- [Brief] Write out again, exactly, the lines below starting at the one with "syn_avg_cell_area_um2: 7.08" and ending at the one with "cts_resized: 0".

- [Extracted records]
━━━━━━━━━━━━━━━━
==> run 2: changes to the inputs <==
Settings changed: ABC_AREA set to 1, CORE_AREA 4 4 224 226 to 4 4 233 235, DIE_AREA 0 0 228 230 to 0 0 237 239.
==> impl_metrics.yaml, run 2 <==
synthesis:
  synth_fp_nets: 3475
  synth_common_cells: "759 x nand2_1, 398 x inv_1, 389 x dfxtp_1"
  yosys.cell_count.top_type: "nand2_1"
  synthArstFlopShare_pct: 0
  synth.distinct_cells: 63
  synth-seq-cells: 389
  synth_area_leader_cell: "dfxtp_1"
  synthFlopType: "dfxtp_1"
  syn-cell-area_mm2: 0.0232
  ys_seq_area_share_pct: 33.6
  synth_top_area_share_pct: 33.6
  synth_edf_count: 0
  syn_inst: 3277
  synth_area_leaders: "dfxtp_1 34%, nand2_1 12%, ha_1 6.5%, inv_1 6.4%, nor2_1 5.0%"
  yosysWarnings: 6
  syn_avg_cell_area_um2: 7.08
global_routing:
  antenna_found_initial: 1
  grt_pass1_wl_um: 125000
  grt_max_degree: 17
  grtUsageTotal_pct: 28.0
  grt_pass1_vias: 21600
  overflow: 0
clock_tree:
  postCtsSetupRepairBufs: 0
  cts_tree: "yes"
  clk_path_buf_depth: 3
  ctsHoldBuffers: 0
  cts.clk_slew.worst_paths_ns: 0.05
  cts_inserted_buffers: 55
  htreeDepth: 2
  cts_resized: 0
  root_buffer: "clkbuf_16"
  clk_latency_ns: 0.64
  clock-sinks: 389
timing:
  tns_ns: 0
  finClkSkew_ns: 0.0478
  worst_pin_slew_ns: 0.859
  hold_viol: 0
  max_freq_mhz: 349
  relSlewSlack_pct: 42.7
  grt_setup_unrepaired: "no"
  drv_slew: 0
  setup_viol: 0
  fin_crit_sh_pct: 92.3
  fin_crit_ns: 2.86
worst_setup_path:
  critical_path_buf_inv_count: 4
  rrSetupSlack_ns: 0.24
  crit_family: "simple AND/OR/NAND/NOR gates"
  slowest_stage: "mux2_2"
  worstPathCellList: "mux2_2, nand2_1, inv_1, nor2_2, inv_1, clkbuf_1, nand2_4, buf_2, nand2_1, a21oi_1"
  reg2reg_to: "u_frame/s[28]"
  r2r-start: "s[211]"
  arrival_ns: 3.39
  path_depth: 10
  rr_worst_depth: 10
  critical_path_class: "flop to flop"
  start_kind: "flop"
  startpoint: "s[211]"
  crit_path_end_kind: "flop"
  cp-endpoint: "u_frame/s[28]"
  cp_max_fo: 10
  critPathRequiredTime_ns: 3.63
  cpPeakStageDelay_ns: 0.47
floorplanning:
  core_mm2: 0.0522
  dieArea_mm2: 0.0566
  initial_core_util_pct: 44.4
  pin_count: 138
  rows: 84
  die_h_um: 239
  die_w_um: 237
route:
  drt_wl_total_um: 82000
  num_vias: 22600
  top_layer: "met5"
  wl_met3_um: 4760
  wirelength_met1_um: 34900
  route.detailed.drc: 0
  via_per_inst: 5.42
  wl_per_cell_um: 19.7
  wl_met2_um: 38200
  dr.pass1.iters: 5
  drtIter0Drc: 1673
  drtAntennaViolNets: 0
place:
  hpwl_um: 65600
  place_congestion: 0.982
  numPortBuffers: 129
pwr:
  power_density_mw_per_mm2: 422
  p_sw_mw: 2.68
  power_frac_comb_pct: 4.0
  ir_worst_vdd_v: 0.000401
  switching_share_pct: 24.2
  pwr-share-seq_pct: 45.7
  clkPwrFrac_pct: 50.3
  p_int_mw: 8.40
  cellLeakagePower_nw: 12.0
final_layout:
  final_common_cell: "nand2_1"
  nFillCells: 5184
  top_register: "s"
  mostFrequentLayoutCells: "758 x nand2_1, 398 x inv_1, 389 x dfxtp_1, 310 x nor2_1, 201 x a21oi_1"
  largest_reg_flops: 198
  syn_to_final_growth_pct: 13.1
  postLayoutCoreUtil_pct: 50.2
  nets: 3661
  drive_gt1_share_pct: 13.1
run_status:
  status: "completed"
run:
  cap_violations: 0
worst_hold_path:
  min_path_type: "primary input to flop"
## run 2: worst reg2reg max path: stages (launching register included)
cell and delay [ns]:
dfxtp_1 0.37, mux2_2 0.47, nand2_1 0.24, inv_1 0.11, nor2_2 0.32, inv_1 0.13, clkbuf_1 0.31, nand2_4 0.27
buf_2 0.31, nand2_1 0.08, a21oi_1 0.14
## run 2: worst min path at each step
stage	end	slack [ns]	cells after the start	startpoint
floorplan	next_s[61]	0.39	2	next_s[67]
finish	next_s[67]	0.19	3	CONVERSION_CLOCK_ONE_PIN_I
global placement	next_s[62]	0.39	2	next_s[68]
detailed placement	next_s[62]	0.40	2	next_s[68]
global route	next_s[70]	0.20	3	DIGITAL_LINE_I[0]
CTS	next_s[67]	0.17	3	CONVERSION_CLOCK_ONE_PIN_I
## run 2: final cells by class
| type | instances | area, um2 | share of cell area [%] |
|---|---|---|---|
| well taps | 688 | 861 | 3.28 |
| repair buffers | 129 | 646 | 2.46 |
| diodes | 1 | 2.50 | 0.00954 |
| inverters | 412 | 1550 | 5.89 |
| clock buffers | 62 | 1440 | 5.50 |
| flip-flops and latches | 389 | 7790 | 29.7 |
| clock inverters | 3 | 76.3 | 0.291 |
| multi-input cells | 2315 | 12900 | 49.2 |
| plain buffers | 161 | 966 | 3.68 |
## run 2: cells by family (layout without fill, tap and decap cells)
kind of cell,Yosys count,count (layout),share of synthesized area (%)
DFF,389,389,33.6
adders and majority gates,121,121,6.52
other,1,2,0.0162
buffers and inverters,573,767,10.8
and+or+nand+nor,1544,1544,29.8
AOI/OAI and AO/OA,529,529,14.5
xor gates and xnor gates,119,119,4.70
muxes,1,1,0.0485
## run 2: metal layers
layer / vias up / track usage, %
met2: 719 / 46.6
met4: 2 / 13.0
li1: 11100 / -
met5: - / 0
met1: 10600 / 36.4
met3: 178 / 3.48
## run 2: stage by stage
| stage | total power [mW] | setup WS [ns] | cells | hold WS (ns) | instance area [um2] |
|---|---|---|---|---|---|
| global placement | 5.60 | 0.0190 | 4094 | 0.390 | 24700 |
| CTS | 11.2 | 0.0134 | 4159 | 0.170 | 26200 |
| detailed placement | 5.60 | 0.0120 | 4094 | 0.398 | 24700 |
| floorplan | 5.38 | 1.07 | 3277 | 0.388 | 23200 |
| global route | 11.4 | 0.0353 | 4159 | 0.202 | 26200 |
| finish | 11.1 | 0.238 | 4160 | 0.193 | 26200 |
$ cat src/common/pmrc_defines.svh
/*
 Timing counts, register offsets, field positions and reset values for the
 payload and management reset controller. Assumes a 100 MHz controller clock.
*/
`ifndef PMRC_DEFINES_SVH
`define PMRC_DEFINES_SVH

`define PMRC_CLK_MHZ          100
`define PMRC_DEBOUNCE_MS      50
`define PMRC_DEBOUNCE_CYC     (`PMRC_DEBOUNCE_MS * 1000 * `PMRC_CLK_MHZ)
`define PMRC_HWDOG_MS         1000
`define PMRC_HWDOG_CYC        (`PMRC_HWDOG_MS * 1000 * `PMRC_CLK_MHZ)
`define PMRC_BOOTFAIL_MS      5000
`define PMRC_BOOTFAIL_CYC     (`PMRC_BOOTFAIL_MS * 1000 * `PMRC_CLK_MHZ)
`define PMRC_INIT_PCICLK      16
`define PMRC_PCI_MHZ          33
`define PMRC_INIT_CYC \
   ((`PMRC_INIT_PCICLK * `PMRC_CLK_MHZ + `PMRC_PCI_MHZ - 1) / `PMRC_PCI_MHZ)
`define PMRC_HARD_CYC         100
`define PMRC_MGMT_CYC         16

`define PMRC_ADR_CTRL         8'h00
`define PMRC_ADR_CMD          8'h04
`define PMRC_ADR_STATUS       8'h08
`define PMRC_ADR_EVENT        8'h0C

`define PMRC_CTRL_HWDOG_KICK  0
`define PMRC_CTRL_HOSTDOG_RST 1
`define PMRC_CTRL_XFER_EXIT   2
`define PMRC_CTRL_BOOTDOG_ON  3
`define PMRC_CTRL_RESET       32'h0000_0002

`define PMRC_CMD_FRU_GO       2
`define PMRC_CMD_FRU_LSB      0
`define PMRC_CMD_CHASSIS_HARD 3
`define PMRC_CMD_CPU_DISABLE  4
`define PMRC_CMD_COLD_MGMT    5
`define PMRC_CMD_ACTIVATE     6
`define PMRC_CMD_POWER_OFF    7
`define PMRC_CMD_OS_WARM      8
`define PMRC_CMD_FPGA_CHANGE  9
`define PMRC_CMD_UPD_COMBINED 10
`define PMRC_CMD_CLR_ATTN     11
`define PMRC_CMD_PEF          12

`endif

$ cat src/common/pmrc_pkg.sv
/*
 Types for the payload and management reset controller.
 Assumes the constants header is included by the design file.
*/
package pmrc_pkg;
   typedef enum logic [1:0] {
      PMRC_FRU_COLD = 2'h0,
      PMRC_FRU_WARM = 2'h1,
      PMRC_FRU_REBOOT = 2'h2,
      PMRC_FRU_DIAG = 2'h3
   } pmrc_fru_e;
   typedef enum logic [1:0] {
      PMRC_IDLE = 2'b00,
      PMRC_SOFT = 2'b01,
      PMRC_HARD = 2'b11,
      PMRC_MGMT = 2'b10
   } pmrc_state_e;
endpackage
[src/rtl/rssi_ed_defs.svh]
// Constants for the received-strength and energy-detection status block.
`ifndef RSSI_ED_DEFS_SVH
`define RSSI_ED_DEFS_SVH

// ****************************************************************
// Register offsets
// ****************************************************************
`define OFS_TRX_CTRL_ONE      6'h04
`define OFS_QUALITY_STATUS    6'h06
`define OFS_ENERGY_LEVEL      6'h07

// ****************************************************************
// Field positions and reset values
// ****************************************************************
`define CTRL_AUTO_CRC_BIT     5
`define STAT_CRC_BIT          7
`define STAT_STRENGTH_MSB     4
`define STAT_STRENGTH_LSB     0
`define AUTO_CRC_RESET        1'b1
`define ENERGY_RESET          8'hff
`define STRENGTH_RESET        5'h00
`define STRENGTH_MAX          5'h1c
`define STRENGTH_STEP_DB      10'h003
`define ENERGY_MAX            8'h54
`define ED_LAST_SAMPLE        3'h7
`define ED_AVG_SHIFT          3

// ****************************************************************
// Timing, in nanoseconds
// ****************************************************************
`define CLK_PERIOD_NS         10
`define STRENGTH_TIME_NS      2000
`define ED_MEAS_TIME_NS       128000
`define ED_SHORT_TIME_NS      32000
`define ED_TOTAL_TIME_NS      140000

`endif

[src/rtl/rssi_ed_pkg.sv]
// Types shared by the received-strength and energy-detection status block.
package rssi_ed_pkg;

   // Register access request from the serial port front end.
   typedef struct packed {
      logic       we;
      logic       re;
      logic [5:0] addr;
      logic [7:0] wdata;
   } reg_req_t;

   // Receiver indications from the transceiver core, same clock.
   typedef struct packed {
      logic       listen;
      logic       busy;
      logic       high_rate;
      logic       shr_detect;
      logic       frame_end;
      logic       crc_ok;
      logic [4:0] raw_strength;
   } rx_ind_t;

   // Phases of an energy measurement.
   typedef enum logic [1:0] {
      ED_IDLE,
      ED_MEAS,
      ED_PROC
   } ed_phase_t;

   // Complete state of the block.
   typedef struct packed {
      ed_phase_t  phase;
      logic [15:0] sub_cnt;
      logic [2:0] samp_cnt;
      logic [9:0] acc;
      logic       manual;
      logic       short_win;
      logic [7:0] tick_cnt;
      logic [4:0] strength;
      logic       crc_valid;
      logic       auto_crc;
      logic [7:0] energy;
      logic       done;
      logic [7:0] rdata;
   } block_state_t;

endpackage
`config.mk`:
```
export PLATFORM = sky130hd
export DESIGN_NAME = interrupt_vector_trap_unit
export DESIGN_NICKNAME = d
export VERILOG_FILES = /design/src/core/ivt_pkg.sv /design/src/core/node_ctrl.sv /design/src/core/interrupt_vector_trap_unit.sv
export SDC_FILE = /design/constraint.sdc
export NUM_CORES = 1
export LEC_CHECK = 0
export BUFFER_PORTS_ARGS = -buffer_cell sky130_fd_sc_hd__buf_4
export CORE_ASPECT_RATIO = 0.5
export CORE_UTILIZATION = 29
export CTS_CLUSTER_SIZE = 25
export DETAILED_ROUTE_END_ITERATION = 10
export GPL_TIMING_DRIVEN = 0
export PLACE_DENSITY = 0.54
export SLEW_MARGIN = 20
export SYNTH_ARGS = -nofsm -noshare
export SYNTH_HDL_FRONTEND = slang
export SYNTH_SLANG_ARGS = --single-unit
```
`constraint.sdc`:
```
create_clock -name clk -period 10.3 [get_ports clk]
set_clock_uncertainty 0.05 [all_clocks]
set_input_delay 0.515 -clock clk [delete_from_list [all_inputs] [get_ports clk]]
set_output_delay 0.515 -clock clk [all_outputs]
set_load 0.05 [all_outputs]
```
`src/core/ivt_pkg.sv`:
```
// Constants, register map and types of the interrupt vector and trap unit
package ivt_pkg;
  localparam int ADDR_W    = 8;
  localparam int DATA_W    = 16;
  localparam int SEG_W     = 8;
  localparam int OFS_W     = 16;
  localparam int TNUM_W    = 7;
  localparam int LVL_W     = 4;
  localparam int NUM_NODES = 8;
  localparam int NIDX_W    = 3;
  localparam int NUM_TRAPS = 8;
  localparam int NUM_CLS_A = 4;
  localparam int NUM_EVT   = 2;

  // Register byte addresses
  localparam logic [ADDR_W-1:0] ADR_VSEG     = 8'h00;
  localparam logic [ADDR_W-1:0] ADR_CPUCFG1  = 8'h02;
  localparam logic [ADDR_W-1:0] ADR_TRAPFLAG = 8'h04;
  localparam logic [ADDR_W-1:0] ADR_IRQSTAT  = 8'h06;
  localparam logic [ADDR_W-1:0] ADR_IRQMASK  = 8'h08;
  localparam logic [ADDR_W-1:0] ADR_NODE0    = 8'h10;
  localparam logic [ADDR_W-1:0] ADR_NODE_STP = 8'h02;

  // Field layout
  localparam int VSC_LSB  = 0;
  localparam int VSC_W    = 2;
  localparam int NREQ_BIT = 7;
  localparam int NEN_BIT  = 6;
  localparam int NLVL_LSB = 0;
  localparam int EVT_TRAP = 0;
  localparam int EVT_INT  = 1;

  // Reset values
  localparam logic [SEG_W-1:0]   VSEG_RST   = 8'h00;
  localparam logic [VSC_W-1:0]   VSC_RST    = 2'h0;
  localparam logic [NUM_EVT-1:0] MASK_RST   = 2'h0;
  // Shift of the trap number for spacing code 0: 4 bytes, two words
  localparam int                 SPC_SHIFT  = 2;

  // Hardware trap numbers, flag index 0..3 class A, 4..7 share class B
  localparam logic [NUM_TRAPS-1:0][TNUM_W-1:0] HW_TRAP_NUM = {
    7'h0a, 7'h0a, 7'h0a, 7'h0a, 7'h08, 7'h06, 7'h04, 7'h02};

  // Node trap numbers: unassigned 57..54, end of subchannel 4c, timers and receive
  localparam logic [NUM_NODES-1:0][TNUM_W-1:0] NODE_TRAP_NUM = {
    7'h57, 7'h56, 7'h55, 7'h54, 7'h4c, 7'h2b, 7'h21, 7'h20};

  typedef enum logic [1:0] {
    TCLS_NONE = 2'b00,
    TCLS_B    = 2'b01,
    TCLS_A    = 2'b10
  } trap_cls_e;

  typedef enum logic [0:0] {
    ST_IDLE  = 1'b0,
    ST_OFFER = 1'b1
  } vec_state_e;
endpackage

```
`src/core/node_ctrl.sv`:
```
// Control register of one interrupt node: request, enable, priority level
`timescale 1ns/1ps
module node_ctrl
  import ivt_pkg::*;
(
  input  wire logic             clk,      // System clock
  input  wire logic             reset_n,  // Async reset
  input  wire logic             wr,       // Write to this node register
  input  wire logic [DATA_W-1:0] wdata,   // Write data
  input  wire logic             hw_req,   // Peripheral request pulse
  input  wire logic             ack_clr,  // Vector taken by the core
  output logic                  req,      // Request flag
  output logic                  en,       // Enable flag
  output logic [LVL_W-1:0]      lvl       // Priority level
);
  import ivt_pkg::*;

  typedef struct packed {
    logic             req;
    logic             en;
    logic [LVL_W-1:0] lvl;
  } node_s;

  node_s st_r;
  node_s st_nxt;

  always_comb begin
    st_nxt = st_r;
    if (ack_clr) begin
      st_nxt.req = 1'b0;
    end
    if (wr) begin
      st_nxt.req = wdata[NREQ_BIT];
      st_nxt.en  = wdata[NEN_BIT];
      st_nxt.lvl = wdata[NLVL_LSB +: LVL_W];
    end
    // Hardware request wins over a clear in the same cycle
    if (hw_req) begin
      st_nxt.req = 1'b1;
    end
  end

  always_ff @(posedge clk or negedge reset_n) begin
    if (!reset_n) begin
      st_r <= '0;
    end else begin
      st_r <= st_nxt;
    end
  end

  assign req = st_r.req;
  assign en  = st_r.en;
  assign lvl = st_r.lvl;
endmodule

```
`src/core/interrupt_vector_trap_unit.sv`:
```
// Vector generation, node arbitration and hardware trap handling
//
// The plain strobed port and the placing of the registers were chosen for this implementation.
`timescale 1ns/1ps
module interrupt_vector_trap_unit
  import ivt_pkg::*;
(
  input  wire logic                          clk,          // System clock, 100 MHz
  input  wire logic                          reset_n,      // Async reset, active low
  input  wire logic [ivt_pkg::ADDR_W-1:0]    addr,         // Register byte address
  input  wire logic [ivt_pkg::DATA_W-1:0]    wdata,        // Register write data
  input  wire logic                          wr_en,        // Write strobe
  input  wire logic                          rd_en,        // Read strobe
  output logic      [ivt_pkg::DATA_W-1:0]    rdata,        // Read data, cycle after rd_en
  input  wire logic [ivt_pkg::NUM_NODES-1:0] node_req_in,  // Peripheral request pulses
  input  wire logic [ivt_pkg::NUM_TRAPS-1:0] hw_trap_in,   // Hardware trap pulses
  input  wire logic [ivt_pkg::LVL_W-1:0]     cpu_level,    // Current CPU priority
  input  wire logic                          vector_ack,   // Core takes the vector
  input  wire logic                          trap_return,  // Core leaves trap service
  output logic                               vector_valid, // Vector offered
  output logic      [23:0]                   vector_addr,  // Segment and offset
  output logic      [ivt_pkg::TNUM_W-1:0]    vector_num,   // Trap number
  output logic                               vector_is_trap, // Offered vector is a trap
  output logic      [ivt_pkg::LVL_W-1:0]     vector_level, // Level of offered node
  output logic                               trap_active,  // Trap service running
  output logic                               xfer_block,   // Event transfers held off
  output logic                               irq           // Unmasked status pending
);
  import ivt_pkg::*;

  typedef struct packed {
    vec_state_e           st;
    logic [SEG_W-1:0]     vseg;
    logic [VSC_W-1:0]     vsc;
    logic [NUM_TRAPS-1:0] tflag;
    logic [NUM_TRAPS-1:0] tpend;
    trap_cls_e            tcls;
    logic [NUM_EVT-1:0]   istat;
    logic [NUM_EVT-1:0]   imask;
    logic [DATA_W-1:0]    rdata;
    logic [23:0]          vaddr;
    logic [TNUM_W-1:0]    vnum;
    logic                 vtrap;
    logic [LVL_W-1:0]     vlvl;
    trap_cls_e            vcls;
    logic [NIDX_W-1:0]    vnode;
  } unit_s;

  unit_s st_r;
  unit_s st_nxt;

  logic [NUM_NODES-1:0]            n_req;
  logic [NUM_NODES-1:0]            n_en;
  logic [NUM_NODES-1:0][LVL_W-1:0] n_lvl;
  logic [NUM_NODES-1:0]            n_wr;
  logic [NUM_NODES-1:0]            n_ack;

  // Node selection
  logic              int_found;
  logic [NIDX_W-1:0] int_idx;
  logic [LVL_W-1:0]  int_lvl;
  // Trap selection
  logic              trap_found;
  logic [NIDX_W-1:0] trap_idx;
  trap_cls_e         trap_cls;
  logic              take;
  logic [NUM_EVT-1:0] evt;

  genvar g;
  generate
    for (g = 0; g < NUM_NODES; g++) begin : gen_node
      node_ctrl u_node (
        .clk     (clk),
        .reset_n (reset_n),
        .wr      (n_wr[g]),
        .wdata   (wdata),
        .hw_req  (node_req_in[g]),
        .ack_clr (n_ack[g]),
        .req     (n_req[g]),
        .en      (n_en[g]),
        .lvl     (n_lvl[g])
      );
    end
  endgenerate

  function automatic logic [ADDR_W-1:0] node_adr(input int i);
    node_adr = ADR_NODE0 + ADDR_W'(i) * ADR_NODE_STP;
  endfunction

  // Offset grows with the spacing code; table base from the segment
  function automatic logic [23:0] vec_of(input logic [SEG_W-1:0] seg,
                                         input logic [VSC_W-1:0] vsc,
                                         input logic [TNUM_W-1:0] num);
    logic [OFS_W-1:0] ofs;
    ofs    = OFS_W'(num) << (SPC_SHIFT + int'(vsc));
    vec_of = {seg, ofs};
  endfunction

  always_comb begin
    n_wr = '0;
    for (int i = 0; i < NUM_NODES; i++) begin
      n_wr[i] = wr_en && (addr == node_adr(i));
    end
  end

  // Highest level wins, ties go to the lower node index
  always_comb begin
    int_found = 1'b0;
    int_idx   = '0;
    int_lvl   = '0;
    for (int i = 0; i < NUM_NODES; i++) begin
      if (n_req[i] && n_en[i] && (n_lvl[i] > cpu_level)) begin
        if (!int_found || (n_lvl[i] > int_lvl)) begin
          int_found = 1'b1;
          int_idx   = NIDX_W'(i);
          int_lvl   = n_lvl[i];
        end
      end
    end
  end

  // Lowest flag index is the most urgent trap
  always_comb begin
    trap_found = 1'b0;
    trap_idx   = '0;
    for (int i = NUM_TRAPS - 1; i >= 0; i--) begin
      if (st_r.tpend[i]) begin
        trap_found = 1'b1;
        trap_idx   = NIDX_W'(i);
      end
    end
    trap_cls = (int'(trap_idx) < NUM_CLS_A) ? TCLS_A : TCLS_B;
  end

  assign take = (st_r.st == ST_OFFER) && vector_ack;

  always_comb begin
    st_nxt = st_r;
    n_ack  = '0;
    evt    = '0;

    // Register writes
    if (wr_en) begin
      if (addr == ADR_VSEG) begin
        st_nxt.vseg = wdata[SEG_W-1:0];
      end else if (addr == ADR_CPUCFG1) begin
        st_nxt.vsc = wdata[VSC_LSB +: VSC_W];
      end else if (addr == ADR_TRAPFLAG) begin
        st_nxt.tflag = st_r.tflag & ~wdata[NUM_TRAPS-1:0];
      end else if (addr == ADR_IRQSTAT) begin
        st_nxt.istat = st_r.istat & ~wdata[NUM_EVT-1:0];
      end else if (addr == ADR_IRQMASK) begin
        st_nxt.imask = wdata[NUM_EVT-1:0];
      end
    end

    // Read data stand only in the cycle after the strobe
    st_nxt.rdata = '0;
    if (rd_en) begin
      if (addr == ADR_VSEG) begin
        st_nxt.rdata = DATA_W'(st_r.vseg);
      end else if (addr == ADR_CPUCFG1) begin
        st_nxt.rdata = DATA_W'(st_r.vsc);
      end else if (addr == ADR_TRAPFLAG) begin
        st_nxt.rdata = DATA_W'(st_r.tflag);
      end else if (addr == ADR_IRQSTAT) begin
        st_nxt.rdata = DATA_W'(st_r.istat);
      end else if (addr == ADR_IRQMASK) begin
        st_nxt.rdata = DATA_W'(st_r.imask);
      end else begin
        for (int i = 0; i < NUM_NODES; i++) begin
          if (addr == node_adr(i)) begin
            st_nxt.rdata[NREQ_BIT]              = n_req[i];
            st_nxt.rdata[NEN_BIT]               = n_en[i];
            st_nxt.rdata[NLVL_LSB +: LVL_W]     = n_lvl[i];
          end
        end
      end
    end

    if (trap_return) begin
      st_nxt.tcls = TCLS_NONE;
    end

    case (st_r.st)
      ST_IDLE: begin
        // No mask or enable gates a pending trap
        if (trap_found && (trap_cls > st_r.tcls)) begin
          st_nxt.st    = ST_OFFER;
          st_nxt.vtrap = 1'b1;
          st_nxt.vnum  = HW_TRAP_NUM[trap_idx];
          st_nxt.vaddr = vec_of(st_r.vseg, st_r.vsc, HW_TRAP_NUM[trap_idx]);
          st_nxt.vlvl  = '0;
          st_nxt.vcls  = trap_cls;
          st_nxt.vnode = trap_idx;
        end else if (int_found && (st_r.tcls == TCLS_NONE)) begin
          st_nxt.st    = ST_OFFER;
          st_nxt.vtrap = 1'b0;
          st_nxt.vnum  = NODE_TRAP_NUM[int_idx];
          st_nxt.vaddr = vec_of(st_r.vseg, st_r.vsc, NODE_TRAP_NUM[int_idx]);
          st_nxt.vlvl  = int_lvl;
          st_nxt.vcls  = TCLS_NONE;
          st_nxt.vnode = int_idx;
        end
      end
      ST_OFFER: begin
        if (take) begin
          st_nxt.st = ST_IDLE;
          if (st_r.vtrap) begin
            st_nxt.tcls = st_r.vcls;
            evt[EVT_TRAP] = 1'b1;
            // Class B traps share one vector, so one entry serves them all
            if (st_r.vcls == TCLS_B) begin
              for (int i = NUM_CLS_A; i < NUM_TRAPS; i++) begin
                st_nxt.tpend[i] = 1'b0;
              end
            end else begin
              st_nxt.tpend[st_r.vnode] = 1'b0;
            end
          end else begin
            n_ack[st_r.vnode] = 1'b1;
            evt[EVT_INT]      = 1'b1;
          end
        end
      end
      default: begin
        st_nxt.st = ST_IDLE;
      end
    endcase

    // New events win over clears in the same cycle
    st_nxt.tflag = st_nxt.tflag | hw_trap_in;
    st_nxt.tpend = st_nxt.tpend | hw_trap_in;
    st_nxt.istat = st_nxt.istat | evt;
  end

  always_ff @(posedge clk or negedge reset_n) begin
    if (!reset_n) begin
      st_r      <= '0;
      st_r.st   <= ST_IDLE;
      st_r.vseg <= VSEG_RST;
      st_r.vsc  <= VSC_RST;
      st_r.imask <= MASK_RST;
      st_r.tcls <= TCLS_NONE;
      st_r.vcls <= TCLS_NONE;
    end else begin
      st_r <= st_nxt;
    end
  end

  assign rdata          = st_r.rdata;
  assign vector_valid   = (st_r.st == ST_OFFER);
  assign vector_addr    = st_r.vaddr;
  assign vector_num     = st_r.vnum;
  assign vector_is_trap = st_r.vtrap;
  assign vector_level   = st_r.vlvl;
  assign trap_active    = (st_r.tcls != TCLS_NONE);
  assign xfer_block     = (st_r.tcls != TCLS_NONE);
  assign irq            = |(st_r.istat & st_r.imask);
endmodule

```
━━━━━━━━━━━━━━━━
- [Exercise response]
  syn_avg_cell_area_um2: 7.08
global_routing:
  antenna_found_initial: 1
  grt_pass1_wl_um: 125000
  grt_max_degree: 17
  grtUsageTotal_pct: 28.0
  grt_pass1_vias: 21600
  overflow: 0
clock_tree:
  postCtsSetupRepairBufs: 0
  cts_tree: "yes"
  clk_path_buf_depth: 3
  ctsHoldBuffers: 0
  cts.clk_slew.worst_paths_ns: 0.05
  cts_inserted_buffers: 55
  htreeDepth: 2
  cts_resized: 0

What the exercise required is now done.